ATEM forms part of the Red No a la Trata de Mujeres (No to Trafficking in Women Network), which also rejects the new legislation.

The law, which makes trafficking in persons a federal crime, was approved late Wednesday by the Chamber of Deputies by a vote of 157 to 35, with six abstentions, based on a draft law introduced by ruling Justicialista (Peronist) Party lawmaker Vilma Ibarra with the backing of the Interior Ministry.

The new legislation had already made it through the Senate. It must now either be signed into law or vetoed by President Cristina Fernández.

Ibarra and other advocates of the law say it protects women’s right to voluntarily engage in prostitution.

However, the Association of Women Prostitutes of Argentina (AMMAR) was also opposed to passage of the new law, Elena Reynaga, the head of the group, told IPS.

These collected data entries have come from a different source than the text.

**src/rtl/mem_port_arbiter_pkg.sv**
```systemverilog
// Shared types for the icache/dcache memory-port arbiter.
package mem_arb_types;

  typedef enum logic [1:0] {
    IDLE    = 2'd0,
    SERVE_I = 2'd1,
    SERVE_D = 2'd2,
    RELEASE = 2'd3
  } arb_state_t;

  typedef enum logic {
    ICACHE = 1'b0,
    DCACHE = 1'b1
  } grant_t;

  typedef enum logic {
    OP_READ  = 1'b0,
    OP_WRITE = 1'b1
  } mem_op_t;

  // The requester that did not win last time.
  function automatic grant_t other_side(grant_t g);
    return (g == ICACHE) ? DCACHE : ICACHE;
  endfunction

endpackage

```
**src/rtl/mem_port_arbiter_grant_select.sv**
```systemverilog
// Round-robin grant policy between icache and dcache. Kept separate so a
// fixed-priority policy can be dropped in without touching the FSM.
module arb_grant_select
  import mem_arb_types::*;
(
  input  logic   i_req,
  input  logic   d_req,
  input  grant_t last_grant,
  output logic   grant_valid,
  output grant_t grant
);

  // Contention goes to the side opposite the previous winner.
  always_comb begin
    grant_valid = i_req | d_req;
    grant       = ICACHE;
    if (i_req && d_req) grant = other_side(last_grant);
    else if (d_req)     grant = DCACHE;
  end

endmodule

```
**src/rtl/mem_port_arbiter.sv**
```systemverilog
// Shares the single physical-memory port between icache and dcache misses.
// Request fields are captured at grant so the downstream port stays stable
// for the whole transaction; a RELEASE cycle after each completion lets the
// requester drop its request before the next arbitration.
module mem_port_arbiter
  import mem_arb_types::*;
#(
  parameter int ADDR_WIDTH = 32,
  parameter int LINE_WIDTH = 256
) (
  input  logic                  clk,
  input  logic                  rst,
  input  logic                  i_read,
  input  logic [ADDR_WIDTH-1:0] i_address,
  output logic                  i_resp,
  output logic [LINE_WIDTH-1:0] i_rdata,
  input  logic                  d_read,
  input  logic                  d_write,
  input  logic [ADDR_WIDTH-1:0] d_address,
  input  logic [LINE_WIDTH-1:0] d_wdata,
  output logic                  d_resp,
  output logic [LINE_WIDTH-1:0] d_rdata,
  output logic                  pmem_read,
  output logic                  pmem_write,
  output logic [ADDR_WIDTH-1:0] pmem_address,
  output logic [LINE_WIDTH-1:0] pmem_wdata,
  input  logic [LINE_WIDTH-1:0] pmem_rdata,
  input  logic                  pmem_resp,
  output logic                  busy
);

  arb_state_t            state, state_nxt;
  grant_t                last_grant;
  mem_op_t               op_q;
  logic [ADDR_WIDTH-1:0] addr_q;
  logic [LINE_WIDTH-1:0] wdata_q;

  logic   d_req;
  logic   grant_valid;
  grant_t grant;
  logic   serving;
  logic   take_grant;

  assign d_req      = d_read | d_write;
  assign take_grant = (state == IDLE) && grant_valid;

  arb_grant_select u_grant_select (
    .i_req       (i_read),
    .d_req       (d_req),
    .last_grant  (last_grant),
    .grant_valid (grant_valid),
    .grant       (grant)
  );

  // Next-state: serve until the memory completes, then one release cycle.
  always_comb begin
    state_nxt = state;
    case (state)
      IDLE:    if (grant_valid) state_nxt = (grant == DCACHE) ? SERVE_D : SERVE_I;
      SERVE_I: if (pmem_resp) state_nxt = RELEASE;
      SERVE_D: if (pmem_resp) state_nxt = RELEASE;
      RELEASE: state_nxt = IDLE;
      default: state_nxt = IDLE;
    endcase
  end

  // State, round-robin history and the request captured at grant.
  always_ff @(posedge clk or negedge rst) begin
    if (!rst) begin
      state      <= IDLE;
      last_grant <= ICACHE;
      op_q       <= OP_READ;
      addr_q     <= '0;
      wdata_q    <= '0;
    end else begin
      state <= state_nxt;
      if (take_grant) begin
        last_grant <= grant;
        if (grant == DCACHE) begin
          addr_q  <= d_address;
          wdata_q <= d_wdata;
          // write wins if both d_read and d_write are (illegally) high
          op_q    <= d_write ? OP_WRITE : OP_READ;
        end else begin
          addr_q  <= i_address;
          wdata_q <= '0;
          op_q    <= OP_READ;
        end
      end
    end
  end

  // Downstream port is driven only while serving; zero in IDLE/RELEASE.
  always_comb begin
    serving      = (state == SERVE_I) || (state == SERVE_D);
    pmem_read    = serving && (op_q == OP_READ);
    pmem_write   = serving && (op_q == OP_WRITE);
    pmem_address = serving ? addr_q  : '0;
    pmem_wdata   = serving ? wdata_q : '0;
    i_resp       = (state == SERVE_I) && pmem_resp;
    d_resp       = (state == SERVE_D) && pmem_resp;
    i_rdata      = pmem_rdata;
    d_rdata      = pmem_rdata;
    busy         = (state != IDLE);
  end

  // Protocol checks: illegal dcache request pair and read/write exclusivity.
  always @(posedge clk) begin
    if (rst) begin
      assert (!(d_read && d_write))
        else $warning("mem_port_arbiter: d_read and d_write both high, write takes precedence");
      assert (!(pmem_read && pmem_write))
        else $error("mem_port_arbiter: pmem_read and pmem_write both high");
    end
  end

endmodule

```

"To put an end to trafficking in persons, we have to put an end to hypocrisy, because in Argentina there are a number of crimes related to trafficking that are already punishable by law, but the problem is that these laws are not enforced, whether due to negligence or intentionality on the part of the political powers-that-be or the judicial authorities. For example, procuring is a crime, but it is practiced anyway," she said.

The No to Trafficking in Women Network has worked for over a decade to raise awareness of the problem and increase its visibility.

In Argentina, around 90 percent of the cases of trafficking in persons involve commercial sexual exploitation, while the remainder involves slave labour, domestic servitude, illegal adoptions or organ theft.

According to the Network, some 500 missing women in Argentina are presumed to have fallen prey to forced prostitution rings. In some cases they were kidnapped, but the majority were lured in by promises of well-paid jobs or other forms of deception.

The Network and other human rights groups, with support from the International Organisation for Migration (IOM), lobbied for a federal law against trafficking, in order to accelerate legal cases that often run into hurdles and are bogged down because the victims are moved from one province to another.

The penal code now establishes prison sentences of three to six years for those convicted of participating in the entrapment, recruitment, transportation or reception of people for the purposes of sexual or labour exploitation or organ harvesting. If the victim is younger than 13, the maximum sentence climbs to 15 years.

The women’s organisations agree with that part of the law. But the new legislation also states that in the case of victims over the age of 18, the state or the victims themselves must prove that they were recruited by means of deception, fraud, violence, threat, intimidation, coercion or abuse of authority.

"This law is a setback, because it creates the idea that there is illegitimate trafficking that is penalised and legitimate trafficking in which the victims supposedly give their consent to be prostituted," said Fontenla. "But we believe that no one can consent to their own exploitation."

The lawyer said the highest profile cases of trafficking, in which women are kidnapped, actually make up a small portion of the total. Much more common, she said, are girls or young women who are recruited by means of deception or who knowingly enter into prostitution out of necessity. "Those cases are also crimes; you shouldn't have to prove that violence was used," Fontenla argued.

Sara Torres, coordinator of the Network, told IPS that the new law runs counter to international treaties that establish that trafficking in persons is a crime regardless of the victim’s age and whether or not they gave their "consent."

Argentina is a signatory to the American Convention on Human Rights and the Convention against Torture and Other Cruel, Inhuman or Degrading Treatment or Punishment, which means they have the force of law in this country.

The women’s groups and human rights organisations are considering asking President Fernández to partially veto the law.

But the representative of the IOM in Argentina, Eugenio Ambrossi, said the approval of the law was "excellent news," above and beyond the criticism it has drawn.